Personal information
- Full name: Herbert William Barritt
- Born: 12 February 1904 Cross Hills, Yorkshire, England
- Died: 26 May 1967 (aged 63) Lisbon, Estremadura Province, Portugal
- Batting: Unknown
- Bowling: Unknown

Domestic team information
- 1939/40–1943/44: Western India
- 1940/41: Europeans

Career statistics
| Competition | First-class |
| Matches | 11 |
| Runs scored | 299 |
| Batting average | 17.58 |
| 100s/50s | –/1 |
| Top score | 53 |
| Balls bowled | 90 |
| Wickets | 0 |
| Bowling average | – |
| 5 wickets in innings | – |
| 10 wickets in match | – |
| Best bowling | – |
| Catches/stumpings | 3/– |
- Source: ESPNcricinfo, 19 November 2021

= Herbert Barritt =

English cricketer

Herbert William Barritt (12 February 1904 – 26 May 1967) was an English first-class cricketer and educator.

Barritt was born in the North Yorkshire village of Cross Hills in February 1904. He was educated nearby at Keighley Grammar School, before going up to Peterhouse, Cambridge. He played cricket for the Yorkshire Second Eleven in 1926, but did not feature for the Yorkshire first eleven. Following his graduation from Cambridge, Barritt moved into teaching and taught in British India. While in India he played first-class cricket for Western India in the Ranji Trophy, making ten first-class appearances between 1940 and 1944; he captained Western India to the 1943–44 Ranji Trophy, becoming the third Englishman after Albert Wensley and Tom Longfield to captain an Indian side to the Ranji Trophy. In ten first-class matches for Western India, Barritt scored 231 runs at an average of 15.40 and a highest score of 49. In addition to playing for Western India, he also made one first-class appearance for the Europeans cricket team against the Rest of India cricket team at Bombay in 1940, a match in which he made his only first-class half century.

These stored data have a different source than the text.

**src/tmon_pkg.sv**
```systemverilog
// Shared constants and types for the two-channel temperature monitor back end
package tmon_pkg;
  // Register addresses
  localparam logic [7:0] ADDR_LOCAL     = 8'h00;
  localparam logic [7:0] ADDR_REM_UPPER = 8'h01;
  localparam logic [7:0] ADDR_STATUS    = 8'h02;
  localparam logic [7:0] ADDR_CFG_RD    = 8'h03;
  localparam logic [7:0] ADDR_RATE_RD   = 8'h04;
  localparam logic [7:0] ADDR_CFG_WR    = 8'h09;
  localparam logic [7:0] ADDR_RATE_WR   = 8'h0a;
  localparam logic [7:0] ADDR_REM_FRAC  = 8'h10;
  localparam logic [7:0] ADDR_LIM_BASE  = 8'h20;
  localparam logic [2:0] LIM_COUNT      = 3'h6;

  // Limit register indexes
  localparam int LIM_L_HI   = 0;
  localparam int LIM_L_LO   = 1;
  localparam int LIM_L_TRIP = 2;
  localparam int LIM_R_HI   = 3;
  localparam int LIM_R_LO   = 4;
  localparam int LIM_R_TRIP = 5;
  localparam logic [5:0][7:0] LIM_RST = {8'h7f, 8'h00, 8'h7f, 8'h7f, 8'h00, 8'h7f};

  // Configuration fields
  localparam int         CFG_MASK_BIT  = 7;
  localparam int         CFG_STBY_BIT  = 6;
  localparam int         CFG_PIN_BIT   = 5;
  localparam int         CFG_RANGE_BIT = 2;
  localparam logic [7:0] CFG_WR_MASK   = 8'he4;
  localparam logic [7:0] CFG_RST       = 8'h00;

  // Conversion rate field
  localparam logic [3:0] RATE_RST   = 4'h8;
  localparam logic [3:0] RATE_MAX   = 4'ha;
  localparam logic [3:0] RATE_NOAVG = 4'h8;

  // Status flag positions
  localparam int         STAT_L_HI     = 6;
  localparam int         STAT_L_LO     = 5;
  localparam int         STAT_R_HI     = 4;
  localparam int         STAT_R_LO     = 3;
  localparam int         STAT_R_OPEN   = 2;
  localparam int         STAT_R_TRIP   = 1;
  localparam int         STAT_L_TRIP   = 0;
  localparam logic [7:0] STAT_ALERT_MASK = 8'h7c;

  // Averaging and result format, values in quarter degrees
  localparam logic [4:0]         AVG_LAST     = 5'h0f;
  localparam int                 AVG_SHIFT    = 4;
  localparam logic signed [13:0] EXT_OFFSET_Q = 14'sh0100;
  localparam logic signed [13:0] EXT_MAX_Q    = 14'sh03ff;
  localparam logic signed [13:0] BIN_MAX_Q    = 14'sh01fc;
  localparam logic signed [13:0] ZERO_Q       = 14'sh0000;

  // Fastest conversion period and its cycle count
  localparam int CLK_PERIOD_NS = 20;
  localparam int CONV_FAST_US  = 15500;
  localparam int CONV_FAST_CYC = CONV_FAST_US * 1000 / CLK_PERIOD_NS;

  typedef enum logic [1:0] {
    ST_WAIT  = 2'b00,
    ST_START = 2'b01,
    ST_MEAS  = 2'b10
  } seq_state_t;
endpackage

```
**src/tmon_chan_if.sv**
```systemverilog
// Carrier between the sequencer and one result channel
`timescale 1ns/1ps
interface tmon_chan_if;
  logic               sample_vld;
  logic               sample_last;
  logic               sample_bad;
  logic               avg_on;
  logic               range_ext;
  logic signed [11:0] raw_q;
  logic [7:0]         hi_lim;
  logic [7:0]         lo_lim;
  logic [7:0]         trip_lim;
  logic               res_vld;
  logic [7:0]         res_upper;
  logic [7:0]         res_frac;
  logic               over_hi;
  logic               under_lo;
  logic               over_trip;

  modport ctrl (output sample_vld, sample_last, sample_bad, avg_on, range_ext, raw_q,
                output hi_lim, lo_lim, trip_lim,
                input res_vld, res_upper, res_frac, over_hi, under_lo, over_trip);
  modport chan (input sample_vld, sample_last, sample_bad, avg_on, range_ext, raw_q,
                input hi_lim, lo_lim, trip_lim,
                output res_vld, res_upper, res_frac, over_hi, under_lo, over_trip);
endinterface

```
**src/tmon_channel.sv**
```systemverilog
// One channel: averaging, formatting, result storage and limit compare
`timescale 1ns/1ps
module tmon_channel (
  input wire logic  clk,
  input wire logic  sys_rst,
  tmon_chan_if.chan ch
);
  import tmon_pkg::*;

  logic signed [15:0] acc_ff;
  logic               bad_ff;
  logic [7:0]         upper_ff;
  logic [7:0]         frac_ff;
  logic               vld_ff;
  wire  signed [15:0] acc_sum;
  wire  signed [13:0] mean_q;
  wire  signed [13:0] fmt_q;
  wire  signed [13:0] max_q;
  wire  signed [13:0] clamp_q;
  wire                store;

  // Mean of sixteen samples, or the single sample when averaging is off
  assign acc_sum = acc_ff + {{4{ch.raw_q[11]}}, ch.raw_q};
  assign mean_q  = ch.avg_on ? 14'(acc_sum >>> AVG_SHIFT)
                             : {{2{ch.raw_q[11]}}, ch.raw_q};
  // Range is taken at completion, so a range change shows on the next result
  assign fmt_q   = ch.range_ext ? mean_q + EXT_OFFSET_Q : mean_q;
  assign max_q   = ch.range_ext ? EXT_MAX_Q : BIN_MAX_Q;
  assign clamp_q = (fmt_q < ZERO_Q) ? ZERO_Q : (fmt_q > max_q) ? max_q : fmt_q;
  // A faulty sample anywhere in the group keeps the last good result
  assign store   = ch.sample_vld && ch.sample_last && !(bad_ff || ch.sample_bad);

  // Accumulate and commit whole results only
  always_ff @(posedge clk) begin
    if (sys_rst) begin
      acc_ff   <= 16'sh0000;
      bad_ff   <= 1'b0;
      upper_ff <= 8'h00;
      frac_ff  <= 8'h00;
      vld_ff   <= 1'b0;
    end else begin
      vld_ff <= store;
      if (ch.sample_vld) begin
        acc_ff <= ch.sample_last ? 16'sh0000 : acc_sum;
        bad_ff <= ch.sample_last ? 1'b0 : (bad_ff || ch.sample_bad);
      end
      if (store) begin
        upper_ff <= clamp_q[9:2];
        frac_ff  <= {clamp_q[1:0], 6'h00};
      end
    end
  end

  // High is strictly above, low is at or below
  assign ch.over_hi   = upper_ff > ch.hi_lim;
  assign ch.under_lo  = upper_ff <= ch.lo_lim;
  assign ch.over_trip = upper_ff > ch.trip_lim;
  assign ch.res_upper = upper_ff;
  assign ch.res_frac  = frac_ff;
  assign ch.res_vld   = vld_ff;

  short_hold_a: assert property (@(posedge clk) disable iff (sys_rst)
    ch.sample_vld && ch.sample_last && ch.sample_bad |=> $stable(upper_ff) && !vld_ff)
    else $error("faulty group overwrote the result");
  bin_clamp_a: assert property (@(posedge clk) disable iff (sys_rst)
    vld_ff && !$past(ch.range_ext) |-> upper_ff <= 8'h7f && frac_ff[5:0] == 6'h00)
    else $error("binary result out of range");
endmodule

```
**src/tmon_backend.sv**
```systemverilog
// Temperature monitor back end: sequencer, registers, alert and trip pins
//
// Functional notes
// - Sequencer free-runs, alternating local and remote
// - Each result compared; violations set status flags
// - High or low violation asserts alert low
// - Remote open diode also asserts alert; a shorted diode sets no flag
// - Above trip limit drives trip pin low
// - Alert pin selectable as second trip output
// - Host writes settings, reads every register
// - Settings: standby, range, mask, pin, rate
// - Slow rates average sixteen measurement cycles
// - Rates 16, 32, 64 report single measurements
// - Local result one byte at 0x00
// - Remote upper 0x01, fraction 0x10, quarter degree
// - Fraction uses top two bits, rest zero
// - Fraction read freezes upper until read
// - Config bit 2 selects extended range
// - New range valid from next cycle
// - Shorted diode keeps last valid result
// - Binary default range, offset 64 extended
// - Encodings match the published examples
// - Binary range clamps to 0 and 127
// - Range change leaves limit values untouched
// - High strictly greater, low at or below
`timescale 1ns/1ps
module tmon_backend #(
  parameter int CONV_FAST_CYCLES = tmon_pkg::CONV_FAST_CYC
) (
  input  wire logic               clk,
  input  wire logic               sys_rst,
  input  wire logic [7:0]         reg_addr,
  input  wire logic [7:0]         reg_wdata,
  input  wire logic               reg_wr,
  input  wire logic               reg_rd,
  output logic      [7:0]         reg_rdata,
  output logic                    meas_start,
  output logic                    meas_remote,
  input  wire logic               meas_valid,
  input  wire logic signed [11:0] meas_temp_q,
  input  wire logic               meas_short,
  input  wire logic               meas_open,
  output logic                    alert_pin_o,
  output logic                    alert_pin_oe,
  output logic                    thermal_trip_out_o,
  output logic                    thermal_trip_out_oe
);
  import tmon_pkg::*;

  // Control and result state
  seq_state_t  st_ff;
  seq_state_t  nxt_st;
  logic        chan_ff;
  logic        nxt_chan;
  logic [4:0]  samp_cnt_ff;
  logic [4:0]  nxt_samp_cnt;
  logic        avg_ff;
  logic        nxt_avg;
  logic [31:0] tick_cnt_ff;
  logic [7:0]  cfg_ff;
  logic [3:0]  rate_ff;
  logic [7:0]  stat_ff;
  logic [7:0]  lim_ff [6];
  logic [7:0]  rem_upper_ff;
  logic        lock_ff;
  logic [7:0]  reg_rdata_ff;
  logic        meas_start_ff;
  logic        meas_remote_ff;
  logic        alert_pin_oe_ff;
  logic        alert_pin_o_ff;
  logic        trip_oe_ff;
  logic        trip_o_ff;

  wire [31:0] period_cyc;
  wire        standby;
  wire        tick;
  wire        samp_last;
  wire        samp_take;
  wire        wr_cfg;
  wire        wr_rate;
  wire        wr_lim;
  wire        rd_status;
  wire        rd_frac;
  wire        rd_upper;
  wire        lim_hit;
  wire [2:0]  lim_idx;
  wire [7:0]  lim_rd;
  wire [7:0]  rd_mux;
  wire [7:0]  stat_set;
  wire [7:0]  nxt_stat;
  wire        alert_src;
  wire        alert_drive;
  wire        trip_drive;

  tmon_chan_if loc_if ();
  tmon_chan_if rem_if ();

  tmon_channel u_local (
    .clk     (clk),
    .sys_rst (sys_rst),
    .ch      (loc_if.chan)
  );

  tmon_channel u_remote (
    .clk     (clk),
    .sys_rst (sys_rst),
    .ch      (rem_if.chan)
  );

  // Conversion period doubles for each code step below the fastest rate
  assign period_cyc = 32'(CONV_FAST_CYCLES) << (RATE_MAX - rate_ff);
  assign standby    = cfg_ff[CFG_STBY_BIT];
  assign tick       = (st_ff == ST_WAIT) && !standby
                      && (tick_cnt_ff >= period_cyc - 32'h1);
  assign samp_take  = (st_ff == ST_MEAS) && meas_valid;
  assign samp_last  = !avg_ff || (samp_cnt_ff == AVG_LAST);

  // Sequencer next state: local group, then remote group, then wait
  always_comb begin
    nxt_st       = st_ff;
    nxt_chan     = chan_ff;
    nxt_samp_cnt = samp_cnt_ff;
    nxt_avg      = avg_ff;
    unique case (st_ff)
      ST_WAIT: begin
        if (tick) begin
          nxt_st       = ST_START;
          nxt_chan     = 1'b0;
          nxt_samp_cnt = 5'h00;
          nxt_avg      = rate_ff < RATE_NOAVG;
        end
      end
      ST_START: begin
        nxt_st = ST_MEAS;
      end
      ST_MEAS: begin
        if (meas_valid) begin
          if (!samp_last) begin
            nxt_st       = ST_START;
            nxt_samp_cnt = samp_cnt_ff + 5'h01;
          end else if (!chan_ff) begin
            nxt_st       = ST_START;
            nxt_chan     = 1'b1;
            nxt_samp_cnt = 5'h00;
          end else begin
            nxt_st = ST_WAIT;
          end
        end
      end
      default: begin
        nxt_st = ST_WAIT;
      end
    endcase
  end

  // Sequencer registers; a group in flight finishes even if standby is set
  always_ff @(posedge clk) begin
    if (sys_rst) begin
      st_ff          <= ST_WAIT;
      chan_ff        <= 1'b0;
      samp_cnt_ff    <= 5'h00;
      avg_ff         <= 1'b0;
      tick_cnt_ff    <= 32'h0;
      meas_start_ff  <= 1'b0;
      meas_remote_ff <= 1'b0;
    end else begin
      st_ff          <= nxt_st;
      chan_ff        <= nxt_chan;
      samp_cnt_ff    <= nxt_samp_cnt;
      avg_ff         <= nxt_avg;
      tick_cnt_ff    <= (st_ff != ST_WAIT || standby || tick) ? 32'h0 : tick_cnt_ff + 32'h1;
      meas_start_ff  <= nxt_st == ST_START;
      meas_remote_ff <= nxt_chan;
    end
  end

  // Channel feeds; the local channel has no diode fault
  assign loc_if.sample_vld  = samp_take && !chan_ff;
  assign rem_if.sample_vld  = samp_take && chan_ff;
  assign loc_if.sample_last = samp_last;
  assign rem_if.sample_last = samp_last;
  assign loc_if.sample_bad  = 1'b0;
  assign rem_if.sample_bad  = meas_short || meas_open;
  assign loc_if.avg_on      = avg_ff;
  assign rem_if.avg_on      = avg_ff;
  assign loc_if.range_ext   = cfg_ff[CFG_RANGE_BIT];
  assign rem_if.range_ext   = cfg_ff[CFG_RANGE_BIT];
  assign loc_if.raw_q       = meas_temp_q;
  assign rem_if.raw_q       = meas_temp_q;
  assign loc_if.hi_lim      = lim_ff[LIM_L_HI];
  assign loc_if.lo_lim      = lim_ff[LIM_L_LO];
  assign loc_if.trip_lim    = lim_ff[LIM_L_TRIP];
  assign rem_if.hi_lim      = lim_ff[LIM_R_HI];
  assign rem_if.lo_lim      = lim_ff[LIM_R_LO];
  assign rem_if.trip_lim    = lim_ff[LIM_R_TRIP];

  // Register access decode
  assign wr_cfg    = reg_wr && (reg_addr == ADDR_CFG_WR);
  assign wr_rate   = reg_wr && (reg_addr == ADDR_RATE_WR) && (reg_wdata <= {4'h0, RATE_MAX});
  assign lim_idx   = reg_addr[2:0];
  assign lim_hit   = (reg_addr[7:3] == ADDR_LIM_BASE[7:3]) && (lim_idx < LIM_COUNT);
  assign wr_lim    = reg_wr && lim_hit;
  assign rd_status = reg_rd && (reg_addr == ADDR_STATUS);
  assign rd_frac   = reg_rd && (reg_addr == ADDR_REM_FRAC);
  assign rd_upper  = reg_rd && (reg_addr == ADDR_REM_UPPER);
  assign lim_rd    = lim_hit ? lim_ff[lim_idx] : 8'h00;

  // Read selection; unmapped addresses read zero
  assign rd_mux = (reg_addr == ADDR_LOCAL)     ? loc_if.res_upper :
                  (reg_addr == ADDR_REM_UPPER) ? rem_upper_ff :
                  (reg_addr == ADDR_REM_FRAC)  ? rem_if.res_frac :
                  (reg_addr == ADDR_STATUS)    ? stat_ff :
                  (reg_addr == ADDR_CFG_RD)    ? cfg_ff :
                  (reg_addr == ADDR_RATE_RD)   ? {4'h0, rate_ff} : lim_rd;

  // Settings and limits; range writes do not touch the limits
  always_ff @(posedge clk) begin
    if (sys_rst) begin
      cfg_ff  <= CFG_RST;
      rate_ff <= RATE_RST;
      for (int i = 0; i < 6; i++) begin
        lim_ff[i] <= LIM_RST[i];
      end
    end else begin
      if (wr_cfg) begin
        cfg_ff <= reg_wdata & CFG_WR_MASK;
      end
      if (wr_rate) begin
        rate_ff <= reg_wdata[3:0];
      end
      if (wr_lim) begin
        lim_ff[lim_idx] <= reg_wdata;
      end
    end
  end

  // Status flags from each completed result, the open flag from each remote sample; a set beats a clear-on-read
  assign stat_set[STAT_L_HI]   = loc_if.res_vld && loc_if.over_hi;
  assign stat_set[STAT_L_LO]   = loc_if.res_vld && loc_if.under_lo;
  assign stat_set[STAT_R_HI]   = rem_if.res_vld && rem_if.over_hi;
  assign stat_set[STAT_R_LO]   = rem_if.res_vld && rem_if.under_lo;
  assign stat_set[STAT_R_OPEN] = rem_if.sample_vld && meas_open;
  assign stat_set[STAT_R_TRIP] = rem_if.res_vld && rem_if.over_trip;
  assign stat_set[STAT_L_TRIP] = loc_if.res_vld && loc_if.over_trip;
  assign stat_set[7]           = 1'b0;
  assign nxt_stat = (rd_status ? 8'h00 : stat_ff) | stat_set;

  // Pin drive: trip compares are live so limit writes in standby act at once
  assign alert_src   = |(stat_ff & STAT_ALERT_MASK);
  assign alert_drive = cfg_ff[CFG_PIN_BIT] ? (loc_if.over_hi || rem_if.over_hi)
                                           : (alert_src && !cfg_ff[CFG_MASK_BIT]);
  assign trip_drive  = loc_if.over_trip || rem_if.over_trip;

  // Status, tear guard, read data and pin registers
  always_ff @(posedge clk) begin
    if (sys_rst) begin
      stat_ff         <= 8'h00;
      rem_upper_ff    <= 8'h00;
      lock_ff         <= 1'b0;
      reg_rdata_ff    <= 8'h00;
      alert_pin_oe_ff <= 1'b0;
      alert_pin_o_ff  <= 1'b0;
      trip_oe_ff      <= 1'b0;
      trip_o_ff       <= 1'b0;
    end else begin
      stat_ff <= nxt_stat;
      if (!lock_ff) begin
        rem_upper_ff <= rem_if.res_upper;
      end
      if (rd_frac) begin
        lock_ff <= 1'b1;
      end else if (rd_upper) begin
        lock_ff <= 1'b0;
      end
      if (reg_rd) begin
        reg_rdata_ff <= rd_mux;
      end
      alert_pin_oe_ff <= alert_drive;
      alert_pin_o_ff  <= 1'b0;
      trip_oe_ff      <= trip_drive;
      trip_o_ff       <= 1'b0;
    end
  end

  assign reg_rdata           = reg_rdata_ff;
  assign meas_start          = meas_start_ff;
  assign meas_remote         = meas_remote_ff;
  assign alert_pin_o         = alert_pin_o_ff;
  assign alert_pin_oe        = alert_pin_oe_ff;
  assign thermal_trip_out_o  = trip_o_ff;
  assign thermal_trip_out_oe = trip_oe_ff;

  // Checks
  seq_alternate_a: assert property (@(posedge clk) disable iff (sys_rst)
    samp_take && samp_last && !chan_ff |=> meas_start_ff && meas_remote_ff)
    else $error("remote group did not follow local group");
  standby_idle_a: assert property (@(posedge clk) disable iff (sys_rst)
    st_ff == ST_WAIT && standby |=> st_ff == ST_WAIT && !meas_start_ff)
    else $error("conversion started in standby");
  status_high_a: assert property (@(posedge clk) disable iff (sys_rst)
    rem_if.res_vld && rem_if.over_hi |=> stat_ff[STAT_R_HI])
    else $error("remote high flag not set");
  alert_assert_a: assert property (@(posedge clk) disable iff (sys_rst)
    |(stat_ff & STAT_ALERT_MASK) && !cfg_ff[CFG_MASK_BIT] && !cfg_ff[CFG_PIN_BIT]
    |=> alert_pin_oe_ff)
    else $error("alert not driven for set flag");
  open_alert_a: assert property (@(posedge clk) disable iff (sys_rst)
    rem_if.sample_vld && meas_open && cfg_ff == CFG_RST && !wr_cfg
    |=> ##1 alert_pin_oe_ff)
    else $error("diode fault did not raise alert");
  trip_pin_a: assert property (@(posedge clk) disable iff (sys_rst)
    (loc_if.over_trip || rem_if.over_trip) |=> thermal_trip_out_oe && !thermal_trip_out_o)
    else $error("trip pin not driven low");
  second_trip_a: assert property (@(posedge clk) disable iff (sys_rst)
    cfg_ff[CFG_PIN_BIT] && cfg_ff[CFG_MASK_BIT] && rem_if.over_hi |=> alert_pin_oe_ff)
    else $error("second trip ignored or masked");
  avg_group_a: assert property (@(posedge clk) disable iff (sys_rst)
    samp_take && avg_ff && samp_cnt_ff != AVG_LAST |=> !loc_if.res_vld && !rem_if.res_vld)
    else $error("result stored mid average");
  single_sample_a: assert property (@(posedge clk) disable iff (sys_rst)
    samp_take && !avg_ff && !chan_ff |=> loc_if.res_vld)
    else $error("single measurement not reported");
  upper_lock_a: assert property (@(posedge clk) disable iff (sys_rst)
    rd_frac |=> lock_ff ##1 (lock_ff || $past(rd_upper)) && $stable(rem_upper_ff))
    else $error("upper byte changed while locked");
  // The remote high and local low limits move only on limit writes, whatever the range setting does
  limit_keep_a: assert property (@(posedge clk) disable iff (sys_rst)
    !wr_lim |=> $stable(lim_ff[LIM_R_HI]) && $stable(lim_ff[LIM_L_LO]))
    else $error("limit changed without a limit write");
  // A period tick always opens with a local measurement
  run_tick_a: assert property (@(posedge clk) disable iff (sys_rst)
    tick |=> meas_start_ff && !meas_remote_ff)
    else $error("period did not start a local measurement");
  // Reserved rate codes leave the running rate alone
  rate_refuse_a: assert property (@(posedge clk) disable iff (sys_rst)
    reg_wr && reg_addr == ADDR_RATE_WR && reg_wdata > {4'h0, RATE_MAX} |=> $stable(rate_ff))
    else $error("reserved rate code accepted");
  alert_mask_a: assert property (@(posedge clk) disable iff (sys_rst)
    !cfg_ff[CFG_PIN_BIT] && cfg_ff[CFG_MASK_BIT] |=> !alert_pin_oe_ff)
    else $error("masked alert still driven");
  // A status read with no new event leaves every flag clear
  status_clear_a: assert property (@(posedge clk) disable iff (sys_rst)
    rd_status && stat_set == 8'h00 |=> stat_ff == 8'h00)
    else $error("status flags survived a read");
  // The upper byte read returns the value frozen by the fraction read
  upper_read_a: assert property (@(posedge clk) disable iff (sys_rst)
    rd_upper |=> reg_rdata_ff == $past(rem_upper_ff))
    else $error("upper byte read returned a torn value");
endmodule

```
**config.mk**
```make
export PLATFORM = sky130hd
export DESIGN_NAME = tmon_backend
export DESIGN_NICKNAME = d
export VERILOG_FILES = /design/src/tmon_pkg.sv /design/src/tmon_chan_if.sv /design/src/tmon_channel.sv /design/src/tmon_backend.sv
export SDC_FILE = /design/constraint.sdc
export NUM_CORES = 1
export LEC_CHECK = 0
export BUFFER_PORTS_ARGS = -buffer_cell sky130_fd_sc_hd__buf_2
export CORE_ASPECT_RATIO = 1.5
export CORE_MARGIN = 5
export CORE_UTILIZATION = 68
export DETAILED_ROUTE_END_ITERATION = 8
export HOLD_SLACK_MARGIN = 0.12
export PLACE_DENSITY = 0.92
export SYNTH_ARGS = -nofsm -noshare
export SYNTH_HDL_FRONTEND = slang
export SYNTH_SLANG_ARGS = --single-unit
```
**constraint.sdc**
```tcl
create_clock -name clk -period 6.68 [get_ports clk]
set_input_delay 1.002 -clock clk [delete_from_list [all_inputs] [get_ports clk]]
set_output_delay 1.002 -clock clk [all_outputs]
set_load 0.05 [all_outputs]
```
==> results of run 1 <==
==> cell families (layout without fill, tap and decap cells) <==
logic type               Yosys count  in the layout  share of synthesized area (%)
AND/OR/NAND/NOR                  571            571                           21.1
AO/OA/AOI/OAI                    379            379                           19.7
flip-flops                       191            191                           34.0
buffers and inverters            134            157                           4.00
adder cells (fa/ha/maj)          124            124                           11.9
XOR/XNOR                          64             64                           4.28
multiplexers                      48             48                           5.03
other                              1             16                         0.0286
==> cell type report <==
class	instances	share of cell area, %
Clock buffer	17	3.02
Clock inverter	15	1.12
Inverter	68	1.81
Multi-Input combinational cell	1202	58.0
Sequential cell	191	31.5
Tap cell	256	2.27
Timing Repair Buffer	57	2.22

Barritt was the principal of the Rajkumar College in Rajkot and was made an Officer of the Order of the British Empire in the 1945 New Year Honours. He moved to British Egypt in 1947 to take the position of headmaster at Victoria College, Alexandria. His tenure as headmaster coincided with a tumultuous period in Egyptian history with the Egyptian revolution of 1952 and the rise to power of Gamal Abdel Nasser. With the Suez Crisis of 1956 and the subsequent breakdown in relations between Egypt and the United Kingdom, all the British faculty staff at the college were removed from their posts, including Barritt. He later died in Portugal at Lisbon in May 1967.